Activity
In the entries below, find the line with "violations at 0" and print exactly every line from there up to and including the line with "count at 42700", with no other lines.

Stored records
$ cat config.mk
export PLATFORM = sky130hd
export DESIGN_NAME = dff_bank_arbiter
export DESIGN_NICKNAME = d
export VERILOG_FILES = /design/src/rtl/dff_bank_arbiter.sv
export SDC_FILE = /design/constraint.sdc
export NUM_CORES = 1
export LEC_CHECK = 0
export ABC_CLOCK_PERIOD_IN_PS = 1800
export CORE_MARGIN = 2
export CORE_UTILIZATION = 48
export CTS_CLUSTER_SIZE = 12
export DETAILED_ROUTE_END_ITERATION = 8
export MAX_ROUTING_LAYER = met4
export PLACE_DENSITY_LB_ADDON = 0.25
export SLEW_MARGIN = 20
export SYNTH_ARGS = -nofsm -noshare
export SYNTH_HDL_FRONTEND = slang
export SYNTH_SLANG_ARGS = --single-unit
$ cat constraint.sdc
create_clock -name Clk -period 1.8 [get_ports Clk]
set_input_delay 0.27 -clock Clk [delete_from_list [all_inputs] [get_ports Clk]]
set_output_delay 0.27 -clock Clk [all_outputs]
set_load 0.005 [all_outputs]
==
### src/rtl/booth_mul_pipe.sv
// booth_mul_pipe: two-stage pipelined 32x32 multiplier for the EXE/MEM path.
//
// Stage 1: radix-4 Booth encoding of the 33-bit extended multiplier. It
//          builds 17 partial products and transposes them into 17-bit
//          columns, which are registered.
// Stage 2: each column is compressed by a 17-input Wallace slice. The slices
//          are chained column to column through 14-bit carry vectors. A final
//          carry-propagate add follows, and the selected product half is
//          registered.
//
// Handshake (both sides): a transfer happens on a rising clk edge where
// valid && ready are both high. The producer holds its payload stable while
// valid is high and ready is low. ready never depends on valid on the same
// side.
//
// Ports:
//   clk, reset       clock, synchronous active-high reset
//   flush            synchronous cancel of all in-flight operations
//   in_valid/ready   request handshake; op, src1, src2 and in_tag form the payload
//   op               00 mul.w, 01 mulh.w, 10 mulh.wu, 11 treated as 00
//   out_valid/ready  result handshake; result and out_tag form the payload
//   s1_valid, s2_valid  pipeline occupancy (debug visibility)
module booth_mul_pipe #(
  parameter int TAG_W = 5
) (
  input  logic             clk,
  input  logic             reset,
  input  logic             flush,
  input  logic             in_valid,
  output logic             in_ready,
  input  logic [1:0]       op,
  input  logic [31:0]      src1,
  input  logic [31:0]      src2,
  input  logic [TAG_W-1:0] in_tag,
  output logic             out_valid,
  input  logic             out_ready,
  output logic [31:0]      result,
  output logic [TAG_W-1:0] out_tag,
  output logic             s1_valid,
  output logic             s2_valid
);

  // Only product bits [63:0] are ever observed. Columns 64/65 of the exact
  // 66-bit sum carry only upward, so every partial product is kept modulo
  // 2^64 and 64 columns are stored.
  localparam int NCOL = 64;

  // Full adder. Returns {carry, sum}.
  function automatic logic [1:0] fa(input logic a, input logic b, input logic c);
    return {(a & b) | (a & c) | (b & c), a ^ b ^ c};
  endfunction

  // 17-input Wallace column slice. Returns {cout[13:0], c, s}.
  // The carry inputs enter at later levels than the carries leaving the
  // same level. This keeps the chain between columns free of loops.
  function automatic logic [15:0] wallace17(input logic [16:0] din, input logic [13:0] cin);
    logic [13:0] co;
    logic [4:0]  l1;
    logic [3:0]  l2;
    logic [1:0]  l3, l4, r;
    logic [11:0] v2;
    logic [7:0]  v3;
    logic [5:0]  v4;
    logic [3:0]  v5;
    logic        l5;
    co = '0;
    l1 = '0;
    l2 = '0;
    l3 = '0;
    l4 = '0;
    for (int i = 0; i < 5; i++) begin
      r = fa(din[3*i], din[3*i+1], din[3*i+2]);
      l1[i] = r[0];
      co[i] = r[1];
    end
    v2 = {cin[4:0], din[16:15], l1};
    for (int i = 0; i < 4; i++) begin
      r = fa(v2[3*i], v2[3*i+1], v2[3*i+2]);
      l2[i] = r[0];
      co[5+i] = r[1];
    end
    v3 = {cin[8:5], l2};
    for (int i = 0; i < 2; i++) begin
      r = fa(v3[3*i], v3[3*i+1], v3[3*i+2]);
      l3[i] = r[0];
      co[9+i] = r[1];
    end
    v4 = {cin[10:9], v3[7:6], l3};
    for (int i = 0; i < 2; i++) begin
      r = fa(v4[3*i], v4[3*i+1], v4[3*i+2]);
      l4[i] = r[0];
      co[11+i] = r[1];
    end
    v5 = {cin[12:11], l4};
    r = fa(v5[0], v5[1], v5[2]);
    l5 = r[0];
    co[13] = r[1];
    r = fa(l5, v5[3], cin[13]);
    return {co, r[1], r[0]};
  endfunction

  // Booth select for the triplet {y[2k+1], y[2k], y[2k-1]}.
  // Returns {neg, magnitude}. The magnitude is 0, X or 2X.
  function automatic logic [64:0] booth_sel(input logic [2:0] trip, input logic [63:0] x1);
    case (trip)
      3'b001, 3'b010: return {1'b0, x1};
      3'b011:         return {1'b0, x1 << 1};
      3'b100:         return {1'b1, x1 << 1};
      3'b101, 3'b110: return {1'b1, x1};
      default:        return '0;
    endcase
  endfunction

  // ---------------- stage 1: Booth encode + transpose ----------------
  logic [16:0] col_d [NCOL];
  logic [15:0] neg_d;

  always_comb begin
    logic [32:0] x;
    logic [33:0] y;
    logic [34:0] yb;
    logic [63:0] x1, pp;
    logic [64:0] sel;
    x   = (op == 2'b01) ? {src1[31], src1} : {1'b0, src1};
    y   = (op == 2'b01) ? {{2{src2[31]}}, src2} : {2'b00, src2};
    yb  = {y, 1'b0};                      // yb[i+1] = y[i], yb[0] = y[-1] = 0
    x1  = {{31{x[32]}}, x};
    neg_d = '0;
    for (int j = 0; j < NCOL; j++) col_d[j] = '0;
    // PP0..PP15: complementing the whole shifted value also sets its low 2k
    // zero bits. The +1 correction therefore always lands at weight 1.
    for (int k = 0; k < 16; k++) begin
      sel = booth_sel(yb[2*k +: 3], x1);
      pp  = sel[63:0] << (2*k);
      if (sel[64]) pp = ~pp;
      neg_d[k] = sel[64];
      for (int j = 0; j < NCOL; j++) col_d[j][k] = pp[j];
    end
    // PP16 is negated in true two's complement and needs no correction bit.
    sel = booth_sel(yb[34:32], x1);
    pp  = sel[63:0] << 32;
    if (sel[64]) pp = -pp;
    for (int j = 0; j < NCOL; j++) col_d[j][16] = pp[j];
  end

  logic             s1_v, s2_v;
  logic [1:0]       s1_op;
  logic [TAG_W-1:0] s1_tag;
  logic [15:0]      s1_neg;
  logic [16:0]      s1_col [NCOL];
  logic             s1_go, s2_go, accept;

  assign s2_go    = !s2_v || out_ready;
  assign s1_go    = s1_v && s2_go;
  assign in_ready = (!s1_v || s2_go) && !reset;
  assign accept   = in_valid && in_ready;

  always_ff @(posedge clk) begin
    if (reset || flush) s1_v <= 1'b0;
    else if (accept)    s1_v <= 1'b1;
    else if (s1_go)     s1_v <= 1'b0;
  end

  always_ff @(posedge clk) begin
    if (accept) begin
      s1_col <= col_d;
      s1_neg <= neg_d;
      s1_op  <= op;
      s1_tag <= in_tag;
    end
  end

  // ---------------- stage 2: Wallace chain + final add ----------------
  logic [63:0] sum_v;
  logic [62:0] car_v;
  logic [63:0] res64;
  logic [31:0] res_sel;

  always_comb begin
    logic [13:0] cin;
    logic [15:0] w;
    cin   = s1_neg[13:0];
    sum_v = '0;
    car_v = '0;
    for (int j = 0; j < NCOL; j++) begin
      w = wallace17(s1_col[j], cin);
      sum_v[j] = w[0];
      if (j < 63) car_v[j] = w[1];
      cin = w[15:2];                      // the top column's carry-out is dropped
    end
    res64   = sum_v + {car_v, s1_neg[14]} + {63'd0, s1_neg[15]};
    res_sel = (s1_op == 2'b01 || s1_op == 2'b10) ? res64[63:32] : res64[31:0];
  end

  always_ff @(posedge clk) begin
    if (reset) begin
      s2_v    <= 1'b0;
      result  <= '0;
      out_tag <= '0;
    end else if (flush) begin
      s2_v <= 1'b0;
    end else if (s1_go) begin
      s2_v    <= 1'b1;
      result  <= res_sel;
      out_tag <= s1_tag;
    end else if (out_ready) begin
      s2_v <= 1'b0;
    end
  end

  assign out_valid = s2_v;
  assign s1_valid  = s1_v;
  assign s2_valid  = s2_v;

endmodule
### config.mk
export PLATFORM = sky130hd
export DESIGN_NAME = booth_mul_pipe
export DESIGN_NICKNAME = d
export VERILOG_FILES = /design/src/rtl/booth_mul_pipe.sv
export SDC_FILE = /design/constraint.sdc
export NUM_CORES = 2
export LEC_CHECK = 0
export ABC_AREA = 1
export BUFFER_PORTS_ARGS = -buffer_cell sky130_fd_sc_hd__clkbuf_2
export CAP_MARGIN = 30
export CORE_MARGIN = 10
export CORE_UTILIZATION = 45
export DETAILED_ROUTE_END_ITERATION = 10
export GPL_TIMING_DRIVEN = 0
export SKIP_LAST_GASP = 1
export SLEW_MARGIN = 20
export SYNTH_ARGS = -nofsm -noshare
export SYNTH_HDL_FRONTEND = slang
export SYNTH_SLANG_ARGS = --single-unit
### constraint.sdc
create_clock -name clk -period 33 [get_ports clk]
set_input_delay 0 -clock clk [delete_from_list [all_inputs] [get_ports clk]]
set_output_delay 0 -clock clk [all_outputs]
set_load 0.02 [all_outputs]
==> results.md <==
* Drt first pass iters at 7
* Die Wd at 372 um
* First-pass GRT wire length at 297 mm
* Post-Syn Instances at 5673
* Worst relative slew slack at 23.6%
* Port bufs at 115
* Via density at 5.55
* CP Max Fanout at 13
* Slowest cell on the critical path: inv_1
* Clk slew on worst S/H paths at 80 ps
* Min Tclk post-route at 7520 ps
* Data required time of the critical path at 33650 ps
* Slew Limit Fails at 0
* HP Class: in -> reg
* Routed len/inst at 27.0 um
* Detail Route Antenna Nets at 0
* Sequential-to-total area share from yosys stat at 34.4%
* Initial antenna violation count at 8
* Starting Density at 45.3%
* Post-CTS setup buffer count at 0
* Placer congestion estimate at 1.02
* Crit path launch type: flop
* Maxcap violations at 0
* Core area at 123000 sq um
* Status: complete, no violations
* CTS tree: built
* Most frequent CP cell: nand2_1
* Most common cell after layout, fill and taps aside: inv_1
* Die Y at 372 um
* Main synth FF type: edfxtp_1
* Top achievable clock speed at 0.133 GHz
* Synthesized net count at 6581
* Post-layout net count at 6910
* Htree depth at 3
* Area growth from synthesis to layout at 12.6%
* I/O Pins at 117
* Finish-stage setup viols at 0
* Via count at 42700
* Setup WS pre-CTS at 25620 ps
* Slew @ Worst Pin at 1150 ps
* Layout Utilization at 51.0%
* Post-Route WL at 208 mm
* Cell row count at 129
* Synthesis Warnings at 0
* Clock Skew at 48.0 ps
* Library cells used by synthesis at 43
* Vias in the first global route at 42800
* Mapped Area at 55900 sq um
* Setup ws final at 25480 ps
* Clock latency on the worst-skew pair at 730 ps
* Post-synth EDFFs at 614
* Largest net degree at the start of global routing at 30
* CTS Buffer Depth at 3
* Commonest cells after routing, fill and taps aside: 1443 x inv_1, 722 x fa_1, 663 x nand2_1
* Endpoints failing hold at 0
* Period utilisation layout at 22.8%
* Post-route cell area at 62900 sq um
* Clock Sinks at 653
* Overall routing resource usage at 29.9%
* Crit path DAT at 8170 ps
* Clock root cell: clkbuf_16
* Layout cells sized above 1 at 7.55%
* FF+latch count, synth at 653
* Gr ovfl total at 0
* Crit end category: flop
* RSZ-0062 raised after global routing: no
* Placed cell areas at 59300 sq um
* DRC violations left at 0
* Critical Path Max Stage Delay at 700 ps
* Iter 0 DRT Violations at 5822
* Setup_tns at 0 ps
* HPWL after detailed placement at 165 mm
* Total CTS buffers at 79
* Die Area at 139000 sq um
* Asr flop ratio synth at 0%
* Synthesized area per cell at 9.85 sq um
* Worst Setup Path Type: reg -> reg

Reply to the exercise
* Maxcap violations at 0
* Core area at 123000 sq um
* Status: complete, no violations
* CTS tree: built
* Most frequent CP cell: nand2_1
* Most common cell after layout, fill and taps aside: inv_1
* Die Y at 372 um
* Main synth FF type: edfxtp_1
* Top achievable clock speed at 0.133 GHz
* Synthesized net count at 6581
* Post-layout net count at 6910
* Htree depth at 3
* Area growth from synthesis to layout at 12.6%
* I/O Pins at 117
* Finish-stage setup viols at 0
* Via count at 42700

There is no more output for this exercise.